The Asean Parliamentarians for Human Rights, a grouping of regional lawmakers, said in a statement that the 10-member Association of Southeast Asian Nations must abandon its policy of not interfering in each other’s affairs, which has been used as a justification to avoid holding a discussion on the Rohingya issue.
“We are seeing a dire situation in Asean,” Malaysian lawmaker Charles Santiago told a news conference ahead of the two-day summit that starts Sunday. “The Rohingya issue has become an Asean problem because we have a huge amount of refugees fleeing into Thailand, Malaysia and Indonesia.”
“It has also led to a regional human trafficking epidemic.
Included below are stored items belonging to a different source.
[src/rtl/warp_pkg.sv]
// Shared types and constants for the warp accelerator RoCC front end.
package warp_pkg;

    localparam int NUM_LANES_DEFAULT = 8;
    localparam int ADDR_WIDTH        = 32;
    localparam int XLEN_MAX          = 64;

    typedef enum logic [6:0] {
        KERNEL_START  = 7'd0,
        SET_MASK      = 7'd1,
        GET_STATUS    = 7'd2,
        KERNEL_LAUNCH = 7'd3,
        GET_PERF      = 7'd4
    } rocc_opcode_e;

    typedef logic [5:0] warp_status_t;

    // Operands are stored at the widest XLEN and truncated on use.
    typedef struct packed {
        logic [6:0]          funct;
        logic [4:0]          rd;
        logic                xd;
        logic [XLEN_MAX-1:0] rs1;
        logic [XLEN_MAX-1:0] rs2;
    } rocc_cmd_t;

    localparam logic [XLEN_MAX-1:0] ROCC_RESP_ILLEGAL = {XLEN_MAX{1'b1}};

    typedef enum logic [1:0] {
        ST_IDLE,
        ST_EXEC,
        ST_WAIT_DONE,
        ST_RESP
    } fe_state_e;

endpackage

[src/rtl/rocc_frontend_if.sv]
// RoCC command/response, kernel control and mask bus between core, front end and warp.
interface rocc_frontend_if #(
    parameter int NUM_LANES  = warp_pkg::NUM_LANES_DEFAULT,
    parameter int ADDR_WIDTH = warp_pkg::ADDR_WIDTH,
    parameter int XLEN       = 32,
    parameter int CMD_DEPTH  = 4
);
    import warp_pkg::*;

    logic                         cmd_valid;
    logic                         cmd_ready;
    logic [6:0]                   cmd_funct;
    logic [4:0]                   cmd_rd;
    logic                         cmd_xd;
    logic [XLEN-1:0]              cmd_rs1_data;
    logic [XLEN-1:0]              cmd_rs2_data;
    logic                         resp_valid;
    logic                         resp_ready;
    logic [4:0]                   resp_rd;
    logic [XLEN-1:0]              resp_data;
    logic                         busy;
    logic                         interrupt;
    logic                         kernel_start;
    logic [ADDR_WIDTH-1:0]        kernel_addr;
    logic [15:0]                  kernel_length;
    logic                         kernel_done;
    logic                         kernel_error;
    logic                         mask_update;
    logic [NUM_LANES-1:0]         mask_value;
    warp_status_t                 status;
    logic [$clog2(CMD_DEPTH):0]   cmd_count;

    modport slave (
        input  cmd_valid, cmd_funct, cmd_rd, cmd_xd, cmd_rs1_data, cmd_rs2_data,
        input  resp_ready, kernel_done, kernel_error, status,
        output cmd_ready, resp_valid, resp_rd, resp_data, busy, interrupt,
        output kernel_start, kernel_addr, kernel_length, mask_update, mask_value, cmd_count
    );

    modport master (
        output cmd_valid, cmd_funct, cmd_rd, cmd_xd, cmd_rs1_data, cmd_rs2_data,
        output resp_ready, kernel_done, kernel_error, status,
        input  cmd_ready, resp_valid, resp_rd, resp_data, busy, interrupt,
        input  kernel_start, kernel_addr, kernel_length, mask_update, mask_value, cmd_count
    );

endinterface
A human catastrophe is happening and Asean leaders cannot and should not hide behind the notion of non-interference,” Santiago said.
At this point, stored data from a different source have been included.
<file path="src/rtl/tag_rx_ctrl_if.sv">
// rtl/tag_rx_ctrl_if.sv - result handshake bundle between tag_rx_ctrl and its upstream consumer
interface tag_rx_ctrl_if;
    logic         rx_valid;
    logic         rx_ready;
    logic [255:0] rx_data;
    logic [15:0]  rx_len;
    logic [1:0]   rx_status;

    modport master (
        output rx_valid,
        output rx_data,
        output rx_len,
        output rx_status,
        input  rx_ready
    );

    modport slave (
        input  rx_valid,
        input  rx_data,
        input  rx_len,
        input  rx_status,
        output rx_ready
    );
endinterface

</file>
<file path="src/rtl/tag_rx_ctrl.sv">
// rtl/tag_rx_ctrl.sv - receive-window controller arming the FM0 decoder and reporting the reply
module tag_rx_ctrl #(
    parameter logic [15:0] T1_MAX    = 16'd400,
    parameter logic [15:0] FRAME_MAX = 16'd20000
) (
    input  logic          clk,
    input  logic          reset,
    input  logic          start,
    input  logic          abort,
    input  logic [15:0]   exp_len,
    output logic          cdr_rst_n,
    input  logic          cdr_finish,
    input  logic [15:0]   cdr_number,
    input  logic [255:0]  cdr_data,
    output logic          busy,
    tag_rx_ctrl_if.master rx
);

    typedef enum logic [2:0] {
        S_IDLE,
        S_ARM,
        S_LISTEN,
        S_CHECK,
        S_DONE
    } state_t;

    localparam logic [15:0] T1_LAST    = T1_MAX - 16'd1;
    localparam logic [15:0] FRAME_LAST = FRAME_MAX - 16'd1;

    state_t       state;
    logic [15:0]  timer;
    logic [15:0]  len_q;
    logic [15:0]  cap_len;
    logic [255:0] cap_data;
    logic         seen;

    always_ff @(posedge clk or negedge reset) begin
        if (!reset) begin
            state        <= S_IDLE;
            timer        <= 16'd0;
            len_q        <= 16'd0;
            cap_len      <= 16'd0;
            cap_data     <= '0;
            seen         <= 1'b0;
            cdr_rst_n    <= 1'b0;
            busy         <= 1'b0;
            rx.rx_valid  <= 1'b0;
            rx.rx_data   <= '0;
            rx.rx_len    <= 16'd0;
            rx.rx_status <= 2'b00;
        end else if (abort) begin
            // Result registers are left alone: an aborted frame issues nothing.
            state       <= S_IDLE;
            cdr_rst_n   <= 1'b0;
            busy        <= 1'b0;
            rx.rx_valid <= 1'b0;
        end else begin
            case (state)
                S_IDLE: begin
                    if (start) begin
                        len_q <= exp_len;
                        busy  <= 1'b1;
                        if (exp_len == 16'd0 || exp_len > 16'd256) begin
                            state        <= S_DONE;
                            rx.rx_valid  <= 1'b1;
                            rx.rx_status <= 2'b10;
                            rx.rx_len    <= 16'd0;
                            rx.rx_data   <= '0;
                        end else begin
                            state <= S_ARM;
                        end
                    end
                end

                S_ARM: begin
                    timer     <= 16'd0;
                    seen      <= 1'b0;
                    cdr_rst_n <= 1'b1;
                    state     <= S_LISTEN;
                end

                S_LISTEN: begin
                    if (timer != 16'hFFFF) begin
                        timer <= timer + 16'd1;
                    end
                    if (cdr_number != 16'd0) begin
                        seen <= 1'b1;
                    end
                    // A finish on the timeout cycle still counts as a reply.
                    if (cdr_finish) begin
                        cap_data <= cdr_data;
                        cap_len  <= cdr_number;
                        state    <= S_CHECK;
                    end else if (timer == FRAME_LAST) begin
                        state        <= S_DONE;
                        cdr_rst_n    <= 1'b0;
                        rx.rx_valid  <= 1'b1;
                        rx.rx_status <= 2'b11;
                        rx.rx_len    <= cdr_number;
                        rx.rx_data   <= '0;
                    end else if (!seen && cdr_number == 16'd0 && timer == T1_LAST) begin
                        state        <= S_DONE;
                        cdr_rst_n    <= 1'b0;
                        rx.rx_valid  <= 1'b1;
                        rx.rx_status <= 2'b01;
                        rx.rx_len    <= cdr_number;
                        rx.rx_data   <= '0;
                    end
                end

                S_CHECK: begin
                    // len_q is always 1..256 here, so zero or oversize counts can never match.
                    state        <= S_DONE;
                    cdr_rst_n    <= 1'b0;
                    rx.rx_valid  <= 1'b1;
                    rx.rx_status <= (cap_len == len_q) ? 2'b00 : 2'b10;
                    rx.rx_len    <= cap_len;
                    rx.rx_data   <= cap_data;
                end

                S_DONE: begin
                    if (rx.rx_ready) begin
                        state       <= S_IDLE;
                        busy        <= 1'b0;
                        rx.rx_valid <= 1'b0;
                    end
                end

                default: begin
                    state     <= S_IDLE;
                    cdr_rst_n <= 1'b0;
                    busy      <= 1'b0;
                end
            endcase
        end
    end

endmodule
</file>
<file path="src/flat_wrapper.sv">
// flat-port wrapper written by rule: the top's interface ports become plain ports
module tag_rx_ctrl_flat 
#(
    parameter logic [15:0] T1_MAX    = 16'd400,
    parameter logic [15:0] FRAME_MAX = 16'd20000
)
  (clk, reset, start, abort, exp_len, cdr_rst_n, cdr_finish, cdr_number, cdr_data, busy, rx_rx_valid, rx_rx_data, rx_rx_len, rx_rx_status, rx_rx_ready);
  tag_rx_ctrl_if rx_i ();
  input  logic clk;
  input  logic reset;
  input  logic start;
  input  logic abort;
  input  logic [15:0] exp_len;
  output logic cdr_rst_n;
  input  logic cdr_finish;
  input  logic [15:0] cdr_number;
  input  logic [255:0] cdr_data;
  output logic busy;
  output wire logic [$bits(rx_i.rx_valid)-1:0] rx_rx_valid;
  output wire logic [$bits(rx_i.rx_data)-1:0] rx_rx_data;
  output wire logic [$bits(rx_i.rx_len)-1:0] rx_rx_len;
  output wire logic [$bits(rx_i.rx_status)-1:0] rx_rx_status;
  input wire logic [$bits(rx_i.rx_ready)-1:0] rx_rx_ready;
  assign rx_rx_valid = rx_i.rx_valid;
  assign rx_rx_data = rx_i.rx_data;
  assign rx_rx_len = rx_i.rx_len;
  assign rx_rx_status = rx_i.rx_status;
  assign rx_i.rx_ready = rx_rx_ready;
  tag_rx_ctrl #(.T1_MAX(T1_MAX), .FRAME_MAX(FRAME_MAX)) u_core (.clk(clk), .reset(reset), .start(start), .abort(abort), .exp_len(exp_len), .cdr_rst_n(cdr_rst_n), .cdr_finish(cdr_finish), .cdr_number(cdr_number), .cdr_data(cdr_data), .busy(busy), .rx(rx_i));
endmodule
</file>
<file path="config.mk">
export PLATFORM = sky130hd
export DESIGN_NAME = tag_rx_ctrl_flat
export DESIGN_NICKNAME = d
export VERILOG_FILES = /design/src/rtl/tag_rx_ctrl_if.sv /design/src/rtl/tag_rx_ctrl.sv /design/src/flat_wrapper.sv
export SDC_FILE = /design/constraint.sdc
export NUM_CORES = 1
export LEC_CHECK = 0
export CELL_PAD_IN_SITES_DETAIL_PLACEMENT = 0
export CELL_PAD_IN_SITES_GLOBAL_PLACEMENT = 1
export CORE_UTILIZATION = 39
export CTS_CLUSTER_DIAMETER = 200
export DETAILED_ROUTE_END_ITERATION = 8
export GPL_ROUTABILITY_DRIVEN = 0
export PLACE_DENSITY = 0.89
export SETUP_SLACK_MARGIN = 0.1
export SLEW_MARGIN = 20
export SYNTH_ARGS = -nofsm -noshare
export SYNTH_HDL_FRONTEND = slang
export SYNTH_SLANG_ARGS = --single-unit
export TNS_END_PERCENT = 50
</file>
<file path="constraint.sdc">
create_clock -name clk -period 3.6 [get_ports clk]
set_input_delay 0.72 -clock clk [delete_from_list [all_inputs] [get_ports clk]]
set_output_delay 0.72 -clock clk [all_outputs]
set_load 0.01 [all_outputs]
</file>
=== Yosys cells after proc, flatten, opt, wreduce, memory -nomap -nowiden ===
Cells that the tools add are included.

* Input bits: 294
* Register bits after elaboration: 585
* Logic and storage cells: 106

* Reduce and logical (&&, ||, !) cells: 22
* Equality and inequality tests: 22
* Multiplexer cells: 47
* $lt $le $gt $ge: 1
* Bitwise logic cells: 1
* Add/sub/neg operators: 1

{| class="wikitable"
|+ Operator list
! kind !! number
|-
| 256-bit two-way mux || 5
|-
| 256-bit case mux with 3 select lines || 1
|-
| 16-bit two-way mux || 6
|-
| 16-bit case mux with 3 select lines || 1
|-
| 16-bit zero test || 2
|-
| 16-bit case mux with 2 select lines || 1
|-
| 3-bit two-way mux || 7
|-
| 3-bit AND reduction || 7
|-
| 16-bit by 1-bit adder with 16-bit output, second input constant || 1
|-
| 16-bit by 15-bit equality test with 1-bit output, second input constant || 1
|-
| 16-bit equality test || 1
|-
| 16-bit by 9-bit equality test with 1-bit output, second input constant || 1
|-
| 16-bit by 9-bit greater-than comparator with 1-bit output, second input constant || 1
|-
| 16-bit inequality test, second input constant || 1
|-
| 16-bit nonzero test || 1
|-
| 3-bit case mux with 5 select lines || 1
|-
| 1-bit two-way mux || 14
|-
| 2-bit two-way mux || 6
|-
| 6-bit AND reduction || 2
|-
| 2-bit by 1-bit inequality test with 1-bit output, second input constant || 5
|-
| 3-bit inequality test, second input constant || 3
|-
| 3-bit by 2-bit equality test with 1-bit output, second input constant || 2
|-
| 1-bit case mux with 3 select lines || 2
|-
| 2-bit case mux with 3 select lines || 1
|-
| other kinds (19) || 21
|}

=== Logic depth before layout (Yosys ltp) ===
* Depth after elaboration: 8
* Depth in mapped cells: 11

=== Worst setup path after synthesis ===
No wires, ideal clock.

* Path type: reg2reg
* Start: register u_core.timer[11]
* End: register u_core.rx.rx_len[10]
* Buffers on the path: 5
* Arrival: 2.570 ns
* Data required time: 3.465 ns
* Path slack: 0.896 ns
* Clock period less this slack: 2.704 ns
* Cell stages (with the launch flop): 12
* Cell sequence: dfrtp_1 buf_6 or4_1 or4_1 nor3_2 o211ai_2 buf_6 buf_6 buf_6 buf_2 nand2_1 o31ai_1

* Word-level cells in the longest chain between the ends: 4
* Elaborated cells between the ends (all ways): 8

{| class="wikitable"
|+ Ends and longest elaborated chain
! element !! line !! text
|-
| start, declared || tag_rx_ctrl.sv:31 || <nowiki>logic [15:0] timer;</nowiki>
|-
| start signal, assigned || tag_rx_ctrl.sv:84 || <nowiki>timer <= timer + 16'd1;</nowiki>
|-
| 16-bit by 9-bit equality test with 1-bit output / 16-bit by 15-bit equality test with 1-bit output (equally long branches) || tag_rx_ctrl.sv:101, tag_rx_ctrl.sv:94 ||
|-
| 1-bit logical AND / 16-bit two-way mux (equally long branches) || tag_rx_ctrl.sv:101, tag_rx_ctrl.sv:94 ||
|-
| 3-bit by 1-bit inequality test with 1-bit output (no source line) / 16-bit two-way mux (equally long branches) || - ||
|-
| 6-bit AND reduction (no source line) / 16-bit case mux with 3 select lines (equally long branches) || - ||
|-
| end signal, assigned || tag_rx_ctrl.sv:99 || <nowiki>rx.rx_len <= cdr_number;</nowiki>
|-
| end signal, assigned || tag_rx_ctrl.sv:106 || <nowiki>rx.rx_len <= cdr_number;</nowiki>
|-
| end signal, assigned || tag_rx_ctrl.sv:117 || <nowiki>rx.rx_len <= cap_len;</nowiki>
|-
| end, declared || tag_rx_ctrl_if.sv:12 || <nowiki>output rx_len,</nowiki>
|}

Parallel ways exist; a longest one is shown, timed or not. The select of a mux whose other input is x is not followed.
A chain may end at the register's enable or synchronous reset.

=== Final worst setup path ===
* Start: register u_core.timer[11]
* End: register u_core.rx.rx_data[60]

* Word-level cells in the longest chain between the ends: 4
* Elaborated cells between the ends (all ways): 8

{| class="wikitable"
|+ Ends and longest elaborated chain
! element !! line !! text
|-
| 16-bit by 9-bit equality test with 1-bit output / 16-bit by 15-bit equality test with 1-bit output (equally long branches) || tag_rx_ctrl.sv:101, tag_rx_ctrl.sv:94 ||
|-
| 1-bit logical AND / 256-bit two-way mux (equally long branches) || tag_rx_ctrl.sv:101, tag_rx_ctrl.sv:94 ||
|-
| 3-bit by 1-bit inequality test with 1-bit output (no source line) / 256-bit two-way mux (equally long branches) || - ||
|-
| 6-bit AND reduction (no source line) / 256-bit case mux with 3 select lines (equally long branches) || - ||
|-
| end signal, assigned || tag_rx_ctrl.sv:118 || <nowiki>rx.rx_data <= cap_data;</nowiki>
|-
| end, declared || tag_rx_ctrl_if.sv:11 || <nowiki>output rx_data,</nowiki>
|}

Parallel ways exist; a longest one is shown, timed or not. The select of a mux whose other input is x is not followed.

==> impl_metrics.sql <==
INSERT INTO impl_metrics (metric_group, metric, value, unit) VALUES
('worst_setup_path', 'rr_worst_depth', '8', ''),
('outcome', 'run_status', 'completed', ''),
('cts', 'cts_inserted_buffers', '61', ''),
('cts', 'cts_tree', 'done', ''),
('timing', 'timing_max_transition_violations_final', '0', ''),
('worst_setup_path', 'worst_ep_required_time', '4070', 'ps'),
('worst_setup_path', 'critical_path.startpoint', 'u_core.timer[11]', ''),
('power', 'cellLeakagePower', '13.8', 'nW'),
('min_path', 'worst_hold_path_type', 'input pin to asynchronous set/reset pin', ''),
('timing', 'layout_worst_path_cycle_share', '76.1', '%'),
('finish', 'commonest_cells_after_routing_fill_and_taps_aside', '585 x sky130_fd_sc_hd__dfrtp_1, 569 x sky130_fd_sc_hd__clkdlybuf4s50_1, 542 x sky130_fd_sc_hd__nand2_1', ''),
('cts', 'cts-hold-fix-buffers', '0', ''),
('finish', 'area.sequential', '14600', 'um^2'),
('synth', 'yosys-top-cells-area', 'sky130_fd_sc_hd__dfrtp_1 63%, sky130_fd_sc_hd__mux2_2 14%, sky130_fd_sc_hd__nand2_1 8.8%', ''),
('placement', 'hpwlAfterDp', '43000', 'um'),
('synth', 'synth-warning-count', '0', ''),
('worst_setup_path', 'critical_path_arrival', '3210', 'ps'),
('route', 'total_vias_in_the_final_route', '16700', ''),
('flow_run', 'drv_cap', '0', ''),
('finish', 'total_number_of_nets_in_the_final_design', '2845', ''),
('floorplan', 'initial_core_util', '39.8', '%'),
('cts', 'post_cts_buffers', '0', ''),
('worst_setup_path', 'cp_common_cell', 'sky130_fd_sc_hd__or4_1', ''),
('synth', 'synth_top_area_cell', 'sky130_fd_sc_hd__dfrtp_1', ''),
('cts', 'ctsHtreeMaxLevel', '2', ''),
('synth', 'synth_edf_count', '0', ''),
('worst_setup_path', 'crit_path_end_kind', 'register', ''),
('worst_setup_path', 'path_cells', 'or4_1, or4_1, nor3_2, o211ai_4, buf_12, buf_4, nand2_1, o21ai_1', ''),
('synth', 'netlist-cell-type-count', '41', ''),
('power', 'ir_worst_vdd', '0.368', 'mV'),
('route', 'drt-initial-drc-count', '858', ''),
('synth', 'synth-seq-area-share', '63.2', '%'),
('floorplan', 'row_count', '88', ''),
('global_routing', 'grt_max_degree', '132', ''),
('finish', 'final_common_cell', 'sky130_fd_sc_hd__dfrtp_1', ''),
('worst_setup_path', 'worst-path-stages', '8', ''),
('synth', 'syn_avg_cell_area', '11.7', 'um^2'),
('global_routing', 'first_global_vias', '17400', ''),
('finish', 'fillers', '4818', ''),
('synth', 'cell_area_after_synthesis', '23200', 'um^2'),
('floorplan', 'io-pin-count', '571', ''),
('route', 'number_of_nets_still_failing_antenna_checks_after_routing', '0', ''),
('cts', 'clk_path_buf_depth', '3', ''),
('timing', 'fin_worst_hold_slack', '160', 'ps'),
('cts', 'clk_pin_slew_worst_paths', '60', 'ps'),
('route', 'post_route_drc_violation_count', '0', ''),
('worst_setup_path', 'r2r_start', 'u_core.timer[11]', ''),
('cts', 'clock_sinks', '585', ''),
('route', 'route.detailed.vias_per_inst', '4.95', ''),
('timing', 'timing.slew.headroom', '46.2', '%'),
('route', 'finalWirelength', '60800', 'um'),
('worst_setup_path', 'cpPeakStageDelay', '510', 'ps'),
('global_routing', 'grt_use_total', '19.8', '%'),
('floorplan', 'floorplan.die.height', '246', 'um'),
('timing', 'worst_clk_skew', '11.4', 'ps'),
('global_routing', 'globalRoute.totalOverflow', '0', ''),
('synth', 'asyncSetResetFlopFracSynth', '100', '%'),
('timing', 'max_freq', '0.365', 'GHz'),
('synth', 'synth.top_cell.area_share', '63.2', '%'),
('finish', 'post_route_cells_drive_above_1_share', '17.6', '%'),
('timing', 'setup_violations', '0', ''),
('route', 'drt-wirelength-per-cell', '18.1', 'um'),
('timing', 'worst_slew_pin_slew', '808', 'ps'),
('worst_setup_path', 'timing.critical_path.from_type', 'register', ''),
('synth', 'syn-num-nets', '2283', ''),
('worst_setup_path', 'crit_type', 'register to register', ''),
('timing', 'setup_total_negative_slack', '0', 'ps'),
('finish', 'synthToLayoutAreaGrowth', '38.3', '%'),
('cts', 'clk-insertion-delay-late', '610', 'ps'),
('finish', 'multi_input_logic_area', '7830', 'um^2'),
('placement', 'io_buffer_count', '570', '');
-- worst paths after layout --
check / end / slack (ps)
worst max-delay path: u_core.rx.rx_data[60] / 860
worst min-delay path: u_core.cap_data[127] / 160
worst max register to register: u_core.rx.rx_data[60] / 860
worst min register to register: u_core.rx.rx_data[249] / 480
max in group asynchronous: u_core.cap_data[85] / 2460
min in group clk: u_core.rx.rx_data[249] / 480
-- Yosys cell counts, types with 3 or more instances --
| cell type | n |
|---|---|
| sky130_fd_sc_hd__nor3_1 | 9 |
| sky130_fd_sc_hd__o21ai_1 | 193 |
| sky130_fd_sc_hd__nor4b_1 | 3 |
| sky130_fd_sc_hd__nor2_1 | 24 |
| sky130_fd_sc_hd__nand2b_1 | 3 |
| sky130_fd_sc_hd__clkbuf_1 | 100 |
| sky130_fd_sc_hd__or4_1 | 6 |
| sky130_fd_sc_hd__inv_1 | 5 |
| sky130_fd_sc_hd__nor2b_1 | 3 |
| sky130_fd_sc_hd__mux2i_1 | 16 |
| sky130_fd_sc_hd__a21oi_1 | 10 |
| sky130_fd_sc_hd__xnor2_1 | 13 |
| sky130_fd_sc_hd__nand3_1 | 9 |
| sky130_fd_sc_hd__nand2_1 | 543 |
| sky130_fd_sc_hd__mux2_2 | 288 |
| sky130_fd_sc_hd__o21ai_0 | 72 |
| sky130_fd_sc_hd__xor2_1 | 16 |
| sky130_fd_sc_hd__o31ai_1 | 16 |
| sky130_fd_sc_hd__nor4_1 | 15 |
| sky130_fd_sc_hd__buf_6 | 28 |
| sky130_fd_sc_hd__dfrtp_1 | 585 |
| sky130_fd_sc_hd__nand4_1 | 6 |
-- worst register-to-register path, stage by stage, from the launching register on --
cell	delay, ps
sky130_fd_sc_hd__dfrtp_1	450
sky130_fd_sc_hd__or4_1	510
sky130_fd_sc_hd__or4_1	500
sky130_fd_sc_hd__nor3_2	330
sky130_fd_sc_hd__o211ai_4	160
sky130_fd_sc_hd__buf_12	210
sky130_fd_sc_hd__buf_4	240
sky130_fd_sc_hd__nand2_1	130
sky130_fd_sc_hd__o21ai_1	80
-- per-stage QoR --
step | total power, mW | setup slack [ps] | instances | utilization [%] | area, um^2
CTS | 14.9 | 879 | 3363 | 55.1 | 32000
finish | 14.7 | 861 | 3370 | 55.1 | 32000
global placement | 8.30 | 315 | 3251 | 51.4 | 29900
floorplan | 7.70 | 896 | 1988 | - | 23200
detailed placement | 8.36 | 302 | 3252 | 51.4 | 29900
global route | 15.3 | 765 | 3369 | 55.1 | 32000
-- final cells by class --
| class | count | share of cell area [%] |
|---|---|---|
| inverters | 5 | 0.0586 |
| diodes | 7 | 0.0547 |
| multi-input cells | 1267 | 24.5 |
| well taps | 765 | 2.99 |
| flip-flops and latches | 585 | 45.7 |
| clock buffers | 87 | 5.64 |
| repair buffers | 630 | 20.2 |
| clock inverters | 24 | 0.910 |
-- state kept, by name, summed over array words and instances (netlist names) --
| name | cells |
|---|---|
| u_core.cap_data | 256 |
| u_core.rx.rx_data | 256 |
| u_core.cap_len | 16 |
| u_core.len_q | 16 |
| u_core.rx.rx_len | 16 |
| u_core.timer | 16 |
| u_core.state | 3 |
| u_core.rx.rx_status | 2 |
| u_core.busy | 1 |
| u_core.cdr_rst_n | 1 |
| u_core.rx.rx_valid | 1 |
| u_core.seen | 1 |
-- metal layers --
layer  vias to the layer above  track usage (%)  routed length, um
li1                       7817                -                  -
met1                      8247             23.8              23900
met2                       494             33.5              30300
met3                       114             5.43               4520
met4                         0             8.17               2070
met5                         -                0                  0
-- logic make-up after synthesis --
| group | synth area share [%] |
|---|---|
| and+or+nand+nor | 11.0 |
| DFF | 63.2 |
| muxes | 14.8 |
| AOI/OAI and AO/OA | 6.81 |
| buffers and inverters | 3.12 |
| xor gates and xnor gates | 1.10 |
| adders and majority gates | 0.0540 |
-- report_power, final --
part	switching, mW	internal [mW]	leakage, nW
logic	0.467	0.644	4.89
clock network	2.60	3.90	1.03
registers	0.201	6.91	7.91
total	3.27	11.5	13.8
(Power assumes the default switching activity.)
The Rohingya issue has emerged as a sensitive topic as Burma tries to move away from decades of repressive military rule toward democracy.
In the last 2 1/2 years, attacks by Buddhist mobs have left hundreds of Rohingya dead and 140,000 trapped in camps where they live without access to adequate health care, education or jobs.
The Asean Parliamentarians earlier released a report on the Rohingya crisis following a fact-finding mission to Burma in early April. The report will be sent to Asean leaders along with an appeal letter, Santiago said.
In the letter, which was released to the media, Asean Parliamentarians said the delegation had identified “troubling signs of anti-Muslim rhetoric and broader incitement to violence,” and warned that this could increase in the run-up to Burma’s elections in November.
“The protracted culture of abuse and resulting high risk of atrocities threaten Myanmar’s political transition, put strains on regional economies and support the rise of extremist ideologies that pose security threats throughout Southeast Asia,” the letter said.
The group said the human rights crisis in Burma was exacerbated by Asean’s failure to take action and urged leaders to act to prevent a further escalation of the crisis that could affect the entire region.
The United Nations has also urged Burma to give Rohingya equal access to citizenship and to crack down on Buddhist violence against them and other Muslims.